Figure 1.The pathophysiological changes in the kidney of mice (HE staining). The green arrow indicates edema of renal epithelial cells; the red arrow indicates the fragments of renal epithelial cells.

图1 小鼠肾组织病理学改变

3 肾组织中NGAL和cleaved caspase-3的变化

IHC染色结果显示，与sham组相比，IR组肾小管上皮细胞中NGAL和cleaved caspase-3明显增多，见图2。

4 肾组织NGAL、SMYD2、H3K36me3、p-P53、P53、cleaved caspase-3、Bax、Bcl-2、p-STAT3、STAT3、JNK和p-JNK1/2/3等蛋白水平的变化

Western blot结果显示，与sham组相比，IR组NGAL、SMYD2和H3K36me3的蛋白水平明显增加(P<0.05)，见图3。IR组的p-P53、cleaved caspase-3和Bax的蛋白水平明显增加(P<0.05), Bcl-2表达水平明显下调(P<0.05)，P53表达水平不变，见图4。IR组的STAT3、p-STAT3、JNK和 p-JNK1/2/3的蛋白水平均明显增加(P<0.05)，见图5。

Figure 2.The expression of NGAL and cleaved caspase-3 proteins in the kidney of mice detected by immunohistochemical staining (×200).

图2 小鼠肾组织NGAL和cleaved caspase-3蛋白表达

5 肾组织 H3K36me3同SMYD2和NGAL相关性分析

相关性分析结果显示,肾组织H3K36me3同SMYD2和NGAL的变化水平均呈显著正相关，H3K36me3与SMYD2的相关系数r=0.946(P<0.05);H3K36me3与NGAL的相关系数r=0.887(P<0.05)。

讨 论

AKI作为各种大型手术和器官移植常见的严重并发症，如何有效的预防和治疗成为了国内外学者研究的热点。越来越多的研究表明[11]，表观遗传修饰与AKI的发病机制密切相关，因此，进一步研究表观遗传修饰在AKI发生发展中的作用，将为AKI的防治提供新的方向。
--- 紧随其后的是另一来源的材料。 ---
==> inputs of trial 84 <==
## CPU
module CPU(
    input logic clk,
    input logic rst,
    output logic [31:0] im_addr,
    input  logic [31:0] im_rdata,     
    output logic [31:0] dm_addr,
    output logic [31:0] dm_wdata,    
    output logic [3:0]  dm_web,       
    input  logic [31:0] dm_rdata      
);
logic [31:0] IF_PC;
logic [31:0] IF_pc4;
logic [31:0] IF_PC_next;
logic [31:0] IF_instr;
logic [31:0] ID_PC;
logic [31:0] ID_pc4;
logic [31:0] ID_instr;
logic IF_ID_stall;
logic IF_ID_flush;
logic [6:0] ID_opcode;
logic [4:0] ID_rd;
logic [2:0] ID_funct3;
logic [4:0] ID_rs1;
logic [4:0] ID_rs2;
logic [6:0] ID_funct7;
logic [31:0] ID_rs1_data;
logic [31:0] ID_rs2_data;
logic [31:0] ID_imm;
logic [1:0] ID_ALUOp;
logic [1:0] ID_ALUSrcA;
logic ID_ALUSrcB;
logic ID_Branch;
logic ID_Jal;
logic ID_Jalr;
logic ID_MemWrite;
logic ID_MemRead;
logic ID_RegWrite;
logic [1:0] ID_ResultSrc;
logic [3:0] ID_ALUControl;
logic [31:0] ID_pc_imm;
logic [31:0] ID_jalr_target;
logic ID_eq;
logic ID_lt;
logic ID_ltu;
logic ID_take_branch;
logic [1:0] ID_PCSel;
logic [1:0] ID_ForwardA;
logic [1:0] ID_ForwardB;
logic [31:0] ID_forward_rs1;
logic [31:0] ID_forward_rs2;
logic ID_Branch_Stall;
logic ID_EX_flush;
logic [31:0] EX_PC;
logic [31:0] EX_pc4;
logic [31:0] EX_rs1_data;
logic [31:0] EX_rs2_data;
logic [31:0] EX_imm;
logic [4:0] EX_rs1;
logic [4:0] EX_rs2;
logic [4:0] EX_rd;
logic [2:0] EX_funct3;
logic [3:0] EX_ALUControl;
logic [1:0] EX_ALUSrcA;
logic EX_ALUSrcB;
logic EX_MemWrite;
logic EX_MemRead;
logic EX_RegWrite;
logic [1:0] EX_ResultSrc;
logic [31:0] EX_alu_in1;
logic [31:0] EX_alu_in2;
logic [31:0] EX_alu_result;
logic [1:0] ForwardA;
logic [1:0] ForwardB;
logic [31:0] EX_forward_rs1;
logic [31:0] EX_forward_rs2;
logic [31:0] MEM_pc4;
logic [31:0] MEM_alu_result;
logic [31:0] MEM_rs2_data;
logic [4:0] MEM_rd;
logic [2:0] MEM_funct3;
logic MEM_MemWrite;
logic MEM_MemRead;
  ...
export LEC_CHECK = 0
export ABC_AREA = 1
export CAP_MARGIN = 20
export CORE_MARGIN = 2
export CORE_UTILIZATION = 72
export CTS_CLUSTER_DIAMETER = 97
export CTS_CLUSTER_SIZE = 60
export PLACE_DENSITY_LB_ADDON = 0.04
export SETUP_SLACK_MARGIN = 1.06
export SLEW_MARGIN = 20
create_clock -name core_clock -period 4.21 [get_ports {clk}]
run.sh (not shown) runs the stock make flow with config.mk's settings and CLKGATE_MAP_FILE=.
==> trial 50: changes against trial 84 <==
- ABC_AREA: 1 -> unset
- CORE_UTILIZATION: 72 -> 40
- CTS_CLUSTER_DIAMETER: 97 -> unset
- CTS_CLUSTER_SIZE: 60 -> unset
- PLACE_DENSITY: unset -> 0.6
- PLACE_DENSITY_LB_ADDON: 0.04 -> unset
- SETUP_SLACK_MARGIN: 1.06 -> unset
==> flow/constraint.sdc (replaced) <==
create_clock -name core_clock -period 7.98 [get_ports {clk}]
set_input_delay 1.5960 -clock core_clock [delete_from_list [all_inputs] [get_ports {clk}]]
set_output_delay 1.5960 -clock core_clock [all_outputs]
set_load 0.01 [all_outputs]
==> comparison <==
Trial 84 did not get past global routing (ODB-0269). Trial 50 finished clean. Die area: trial 84 is smaller than trial 50 (41%). Between trial 84 and trial 50, the lower synthesized cell count is in trial 50 (gap about 65%, measured against trial 50). Between trial 84 and trial 50, the lower area after synthesis is in trial 50 (gap about 5%, measured against trial 50).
Figure 3.The protein levels of NGAL, SMYD2 and H3K36me3 in the kidney of mice. Mean±SD.n=15.*P<0.05vssham group.

图3 小鼠肾组织中NGAL、SMYD2和H3K36me3蛋白水平的变化

研究表明，在肾IR 24 h后，肾组织中的NGAL表达明显增加，提示NGAL可作为AKI早期诊断的标志物[12]。本研究结果显示，在IR诱导AKI小鼠肾组织中NGAL表达明显增加(P<0.05)，与国内外研究结果一致[13],同时结合本研究中小鼠肾功能及肾组织形态学改变结果提示，IR-AKI小鼠模型构建成功。研究发现，单侧输尿管结扎诱导肾脏纤维化的小鼠肾组织中H3K9me1表达上调[14]，IR诱导的肾损伤小鼠肾组织中H3K4me3表达上调[15]，提示组蛋白甲基化水平增高可能与肾脏疾病的发生发展密切相关。本研究发现，在IR诱导AKI小鼠肾组织中，H3K36me3和SMYD2表达明显增加，同时伴有小鼠肾功能障碍，肾小管上皮细胞坏死和细胞凋亡增加，提示H3K36me3表达上调可能参与了IR-AKI肾损伤的发生。目前关于H3K36me3在IR-AKI发生发展中的作用及机制尚未见其他研究报道。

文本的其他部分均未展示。